▶ _Exercise brief_:
Below are entries; output exactly the lines from the one with "Worst setup path in the final report" to the one with "elaborated cells on", both included, and nothing else.

(Stored items)
<file path="config.mk">
export PLATFORM = sky130hd
export DESIGN_NAME = cdc_event_accum
export DESIGN_NICKNAME = d
export VERILOG_FILES = /design/src/rtl/cdc_event_accum.sv
export SDC_FILE = /design/constraint.sdc
export NUM_CORES = 1
export LEC_CHECK = 0
export CAP_MARGIN = 5
export CORE_UTILIZATION = 35
export DETAILED_ROUTE_END_ITERATION = 8
export PLACE_DENSITY = 0.51
export SLEW_MARGIN = 20
export SYNTH_ARGS = -nofsm -noshare
export SYNTH_HDL_FRONTEND = slang
export SYNTH_SLANG_ARGS = --single-unit
</file>
<file path="constraint.sdc">
create_clock -name clkB -period 2.6 [get_ports clkB]
set_input_delay 0.26 -clock clkB [delete_from_list [all_inputs] [get_ports clkB]]
set_output_delay 0.26 -clock clkB [all_outputs]
set_load 0.02 [all_outputs]
</file>
<file path="src/rtl/cdc_event_accum.sv">
// Destination-domain event batcher: counts sync'd pulses and emits
// count words on valid/ready when a batch fills or times out.
module cdc_event_accum #(
  parameter int CNT_W   = 8,
  parameter int BATCH   = 16,
  parameter int TIMEOUT = 64,
  localparam int TO_W   = $clog2(TIMEOUT)
) (
  input  logic             clkB,
  input  logic             rstB_n,
  input  logic             evt_i,
  input  logic             clr_i,
  output logic             out_valid,
  input  logic             out_ready,
  output logic [CNT_W-1:0] out_count,
  output logic             out_reason,
  output logic             out_ovf,
  output logic             busy
);

  typedef enum logic [1:0] {
    IDLE   = 2'd0,
    ACCUM  = 2'd1,
    OUTPUT = 2'd2
  } state_t;

  localparam logic [CNT_W-1:0] ACC_MAX = '1;
  localparam logic [CNT_W-1:0] BATCH_V = CNT_W'(BATCH);
  localparam logic [TO_W-1:0]  TO_LAST = TO_W'(TIMEOUT - 1);

  state_t           state_q, state_d;
  logic [CNT_W-1:0] acc_q, acc_d;
  logic [TO_W-1:0]  timer_q, timer_d;
  logic             ovf_q, ovf_d;
  logic [CNT_W-1:0] cnt_q, cnt_d;
  logic             rsn_q, rsn_d;
  logic             oovf_q, oovf_d;

  logic [CNT_W-1:0] acc_add;
  logic             ovf_add;
  logic             full;
  logic             tmo;
  logic             hs;

  // Saturating accumulate; a lost event marks the batch sticky-overflowed
  always_comb begin
    acc_add = acc_q;
    ovf_add = ovf_q;
    if (evt_i) begin
      if (acc_q == ACC_MAX) begin
        ovf_add = 1'b1;
      end else begin
        acc_add = acc_q + 1'b1;
      end
    end
  end

  assign full = (acc_q >= BATCH_V);
  assign tmo  = (timer_q == TO_LAST);
  assign hs   = (state_q == OUTPUT) && out_ready;

  always_comb begin
    state_d = state_q;
    acc_d   = acc_q;
    timer_d = timer_q;
    ovf_d   = ovf_q;
    cnt_d   = cnt_q;
    rsn_d   = rsn_q;
    oovf_d  = oovf_q;
    if (clr_i) begin
      state_d = IDLE;
      acc_d   = '0;
      timer_d = '0;
      ovf_d   = 1'b0;
    end else begin
      unique case (state_q)
        IDLE: begin
          if (evt_i) begin
            state_d = ACCUM;
            acc_d   = {{(CNT_W-1){1'b0}}, 1'b1};
            timer_d = '0;
          end
        end
        ACCUM: begin
          if (full || tmo) begin
            // Flush uses pre-event values; this cycle's event opens the next batch
            state_d = OUTPUT;
            cnt_d   = acc_q;
            oovf_d  = ovf_q;
            rsn_d   = full;
            acc_d   = {{(CNT_W-1){1'b0}}, evt_i};
            ovf_d   = 1'b0;
          end else begin
            timer_d = timer_q + 1'b1;
            acc_d   = acc_add;
            ovf_d   = ovf_add;
          end
        end
        OUTPUT: begin
          acc_d = acc_add;
          ovf_d = ovf_add;
          if (hs) begin
            timer_d = '0;
            state_d = (acc_add != '0) ? ACCUM : IDLE;
          end
        end
        default: begin
          state_d = IDLE;
          acc_d   = '0;
          timer_d = '0;
          ovf_d   = 1'b0;
        end
      endcase
    end
  end

  always_ff @(posedge clkB or negedge rstB_n) begin
    if (!rstB_n) begin
      state_q <= IDLE;
      acc_q   <= '0;
      timer_q <= '0;
      ovf_q   <= 1'b0;
      cnt_q   <= '0;
      rsn_q   <= 1'b0;
      oovf_q  <= 1'b0;
    end else begin
      state_q <= state_d;
      acc_q   <= acc_d;
      timer_q <= timer_d;
      ovf_q   <= ovf_d;
      cnt_q   <= cnt_d;
      rsn_q   <= rsn_d;
      oovf_q  <= oovf_d;
    end
  end

  assign out_valid  = (state_q == OUTPUT);
  assign out_count  = cnt_q;
  assign out_reason = rsn_q;
  assign out_ovf    = oovf_q;
  assign busy       = (state_q != IDLE);

endmodule

</file>
After elaboration in Yosys (flattened, before gate mapping)
Index checks and enable logic that the tools add are counted.

operators by class
  add/sub/neg operators = 2
  magnitude comparators = 1
  equality and inequality tests = 9
  mux-type cells = 22
  bitwise logic cells = 1
  reductions and logical operators = 8

operators with widths
  kind                                                                      count
  8-bit 2-to-1 mux                                                          5
  6-bit 2-to-1 mux                                                          4
  8-bit one-hot mux with 3 select lines                                     1
  6-bit one-hot mux with 3 select lines                                     1
  3-bit inequality test (second input constant)                             3
  3-bit AND reduction                                                       3
  8-bit by 1-bit adder with 8-bit output (second input constant)            1
  8-bit equality test (second input constant)                               1
  8-bit by 5-bit >= comparator with 1-bit output (second input constant)    1
  2-bit 2-to-1 mux                                                          4
  8-bit nonzero test                                                        1
  6-bit by 1-bit adder with 6-bit output (second input constant)            1
  6-bit equality test (second input constant)                               1
  2-bit one-hot mux with 3 select lines                                     1
  1-bit 2-to-1 mux                                                          5
  3-bit by 2-bit inequality test with 1-bit output (second input constant)  1
  1-bit one-hot mux with 3 select lines                                     1
  2-bit by 1-bit equality test with 1-bit output (second input constant)    1
  2-bit equality test (second input constant)                               1
  2-bit zero test                                                           1
  2-bit inequality test (second input constant)                             1
  2-bit nonzero test                                                        1
  1-bit logical AND                                                         1
  1-bit logical OR                                                          1
  1-bit NOT                                                                 1

word-level totals
  flip-flop bits (word level) = 27
  input port bits = 5
  output and inout bits = 12

Longest topological paths before layout
  depth after elaboration = 8
  depth in mapped cells = 8

Worst setup path before layout
Ideal clock, no wire load.

  path kind = register to register
  start point = register state_q[1]
  end point = register cnt_q[1], in the netlist out_count[1]
  library setup time = 125 ps
  data arrival time = 1748 ps
  data required time = 2475 ps
  setup slack = 727 ps
  stages on the path, launching flop included = 8
  buffers on the path = 1
  period minus slack after synthesis = 1873 ps
  path through = dfrtp_1 inv_1 ha_1 inv_1 nor2_1 and2_1 buf_2 mux2_2

on the way
  word-level cells in the longest chain between the ends = 2

ends and longest elaborated chain
  element                                         RTL line  RTL
  start: declaration                              31        state_t state_q, state_d;
  start signal: assignment                        127       state_q <= state_d;
  2-bit by 1-bit equality test with 1-bit output  76        unique case (state_q)
  3-bit AND reduction (no line)                   -
  end signal: assignment                          131       cnt_q <= cnt_d;
  end: declaration                                35        logic [CNT_W-1:0] cnt_q, cnt_d;

No other way between the ends.
A chain may end at the register's enable or synchronous reset.

Worst setup path in the final report
  start point = register acc_q[4]
  end point = register acc_q[2]

on the way
  word-level cells in the longest chain between the ends = 6
  elaborated cells on any way between the ends = 8
  those cells by class = 1 x order compare; 1 x eq/ne; 5 x mux; 1 x reduce/logical

ends and longest elaborated chain
  element                                                                                                 RTL line  RTL
  start: declaration                                                                                      32        logic [CNT_W-1:0] acc_q, acc_d;
  start signal: assignment                                                                                120       acc_q <= '0;
  start signal: assignment                                                                                128       acc_q <= acc_d;
  parallel branches: the longest is 4 deep, another holds 8-bit by 5-bit >= comparator with 1-bit output  -
  8-bit one-hot mux with 3 select lines (*)                                                               76
  8-bit 2-to-1 mux (*)                                                                                    70        if (clr_i) begin

Mark *: on every way between the ends.

==> impl_metrics.ini <==
[run_status]
status = finished, violations left
violations = DRC

[sta]
setup_ws_ns = 0.444
worst_slew_pin_slew_ns = 0.593
holdWs_ns = 0.345
timing.final.crit_share = 0.829
maxSlewViolCount = 0
min_period_ns = 2.16
skew_ns = 0.00520
max_freq_ghz = 0.464
grt_setup_unrepaired = no
relSlewSlack = 0.605
tns_ns = 0
hold_viol = 0
setup_viol = 0

[pwr]
ir_drop_v = 0.000202
swShare = 0.357
p_seq_frac = 0.425
clkPwrFrac = 0.224
p_leak_nw = 0.817
p_comb_frac = 0.351
p_per_area_nw_per_um2 = 569
switching_power_w = 0.000392
power_w = 0.00110
internal_power_w = 0.000707

[yosys]
synth-compound-area-share = 0.181
async_flop_share = 1.00
mappedNetlistNets = 188
synth_warnings = 0
synth_xor_area_frac = 0.0367
ys_types = 43
synth_cells = 175
synthMuxAreaShare = 0.0801
syn_area_per_cell_um2 = 9.54
synth-seq-cells = 27
synth_ff_type = dfrtp_1
yosysTopAreaCell = dfrtp_1
synth_fa_ha_area_frac = 0.0599
yosys.area_share.simple = 0.178
netlist_area_um2 = 1670
yosysSeqAreaShare = 0.404
yosysMostFrequentCell = dfrtp_1
synth_area_leaders = dfrtp_1, mux2_2, ha_1, a21oi_1, nand2_1
yosysTopAreaCellShare = 0.404
yosys-top-cells-count = dfrtp_1, nand2_1, nor2_1, a21oi_1, inv_1
synth-edff-count = 0
synth_top_family_by_area = compound AO/OA/AOI/OAI gates

[placed_design]
place_area_um2 = 1890
dp_slack_ns = 0.430
hpwl_um = 2810
gp_congestion = 0.835
port_buffers = 16

[finish]
area_growth_pct = 15.6
fillers = 444
drive_gt1_frac = 0.135
finish.net_count = 206
final_area_um2 = 1930
ff_latch_area_um2 = 676
num_antenna_cells = 0
multi_input_area_um2 = 895

[global_routing]
grt_max_degree = 28
track_usage = 0.160
use_met1 = 0.238
antenna_found_initial = 0
grt_busiest_layer = met2
grt_use_met2 = 0.239
grt_pass1_wl_um = 6470
grt_overflow_total = 0
grt_pass1_vias = 1331
met3_usage = 0.0313

[routing]
antenna_left = 0
dr.pass1.iters = 9
route.vias.total = 1350
drc = 3
wirelength_um = 3850
wl_per_cell_um = 15.8
drt_iter0_markers = 62
viasPerCell = 5.53

[job]
max-cap-violations = 0

[die]
chipWidth_um = 71.1
die_height_um = 71.1
rows = 24
pin_count = 17
start_util = 0.373
core_area_um2 = 4470
fp.dieArea_um2 = 5050

[critical_path]
cp.arrival_ns = 2.37
r2r_end = acc_q[2]
crit_start = acc_q[4]
r2r_setup_slack_ns = 0.44
crit_end = acc_q[2]
cp_max_fo = 11
required_ns = 2.82
cp-end-kind = register
startpoint_type = register
rr_worst_depth = 5
worstReg2RegStart = acc_q[4]
critPathKind = register to register

[clock_tree]
clock-sinks = 27
cts.repair.resized = 0
clk_latency_ns = 0.28
cts-root-buf = clkbuf_8
clockBufferDepth = 2
clkTransAtPathRegs_ns = 0.10
htree_levels = 1
cts_inserted_buffers = 3
cts-hold-fix-buffers = 0
tritoncts = yes
cts_setup_buffers = 0

[worst_hold_path]
hold_path.class = primary input to asynchronous set/reset pin
## worst min-delay path by stage
| stage | endpoint | slack (ns) | depth (start not counted) |
|---|---|---|---|
| floorplan | acc_q[0] | -0.04 | 0 |
| global route | acc_q[1] | 0.37 | 2 |
| finish | acc_q[1] | 0.35 | 2 |
| detailed placement | out_count[0] | 0.50 | 1 |
| global placement | out_reason | 0.49 | 2 |
| CTS | acc_q[1] | 0.36 | 2 |
## layout by cell type (no fill, tap or decap), drive strengths merged, types with 4 or more instances in the layout
cell / Yosys / final
buf: 7 / 6
mux2: 11 / 11
ha: 8 / 8
dfrtp: 27 / 27
nand2b: 4 / 4
o21ai: 9 / 9
clkbuf: 2 / 4
xnor2: 6 / 6
nor2: 13 / 13
clkdlybuf4s50: 0 / 16
nand4: 6 / 6
nand2: 14 / 14
a21oi: 12 / 12
inv: 12 / 12
nand3: 7 / 7
a211oi: 4 / 4
## cells by family (layout without fill, tap and decap cells)
logic type | after synthesis | count (layout)
mux | 12 | 12
simple gates | 57 | 57
flops | 27 | 27
xor+xnor | 7 | 7
buf+inv | 21 | 38
fa+ha+maj | 8 | 8
compound gates | 43 | 43
## power groups by stage
stage	registers (W)	logic [W]	clock network [W]
global placement	0.000472	0.000381	0
detailed placement	0.000475	0.000386	0
finish	0.000467	0.000386	0.000246
CTS	0.000467	0.000388	0.000253
global route	0.000472	0.000426	0.000268
floorplan	0.000477	0.000253	0
## layout make-up
cell class,instances,area share
clock buffers,4,0.0233
inverters,12,0.0233
multi-input cells,127,0.463
flip-flops and latches,27,0.350
well taps,52,0.0337
repair buffers,22,0.106
## critical path, cell delays in order, from the launching register on
cell      delay (ns)
dfrtp_1         0.54
nor4_4          0.45
o211ai_2        0.24
a21boi_2        0.39
or3b_1          0.38
nand3_1         0.09
## sequential cells by signal, indices dropped and copies added (netlist names)
| register | flops |
|---|---|
| state_q | 2 |
| acc_q | 8 |
| out_ovf | 1 |
| out_count | 8 |
| out_reason | 1 |
| ovf_q | 1 |
| timer_q | 6 |
## per-layer routing
metal  vias up  part of all wire
met5         -                 0
met3         8             0.047
met4         0             0.015
met2        41              0.42
li1        660                 -
met1       641              0.52
## metrics by stage
step,utilization,cells
2_1_floorplan,-,175
3_3_place_gp,0.421,240
3_5_place_dp,0.421,240
4_1_cts,0.431,244
5_1_grt,0.431,244
6_report,0.431,244
No activity file was read; power rests on OpenSTA's default activity.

▶ _Exercise result_:
Worst setup path in the final report
  start point = register acc_q[4]
  end point = register acc_q[2]

on the way
  word-level cells in the longest chain between the ends = 6
  elaborated cells on any way between the ends = 8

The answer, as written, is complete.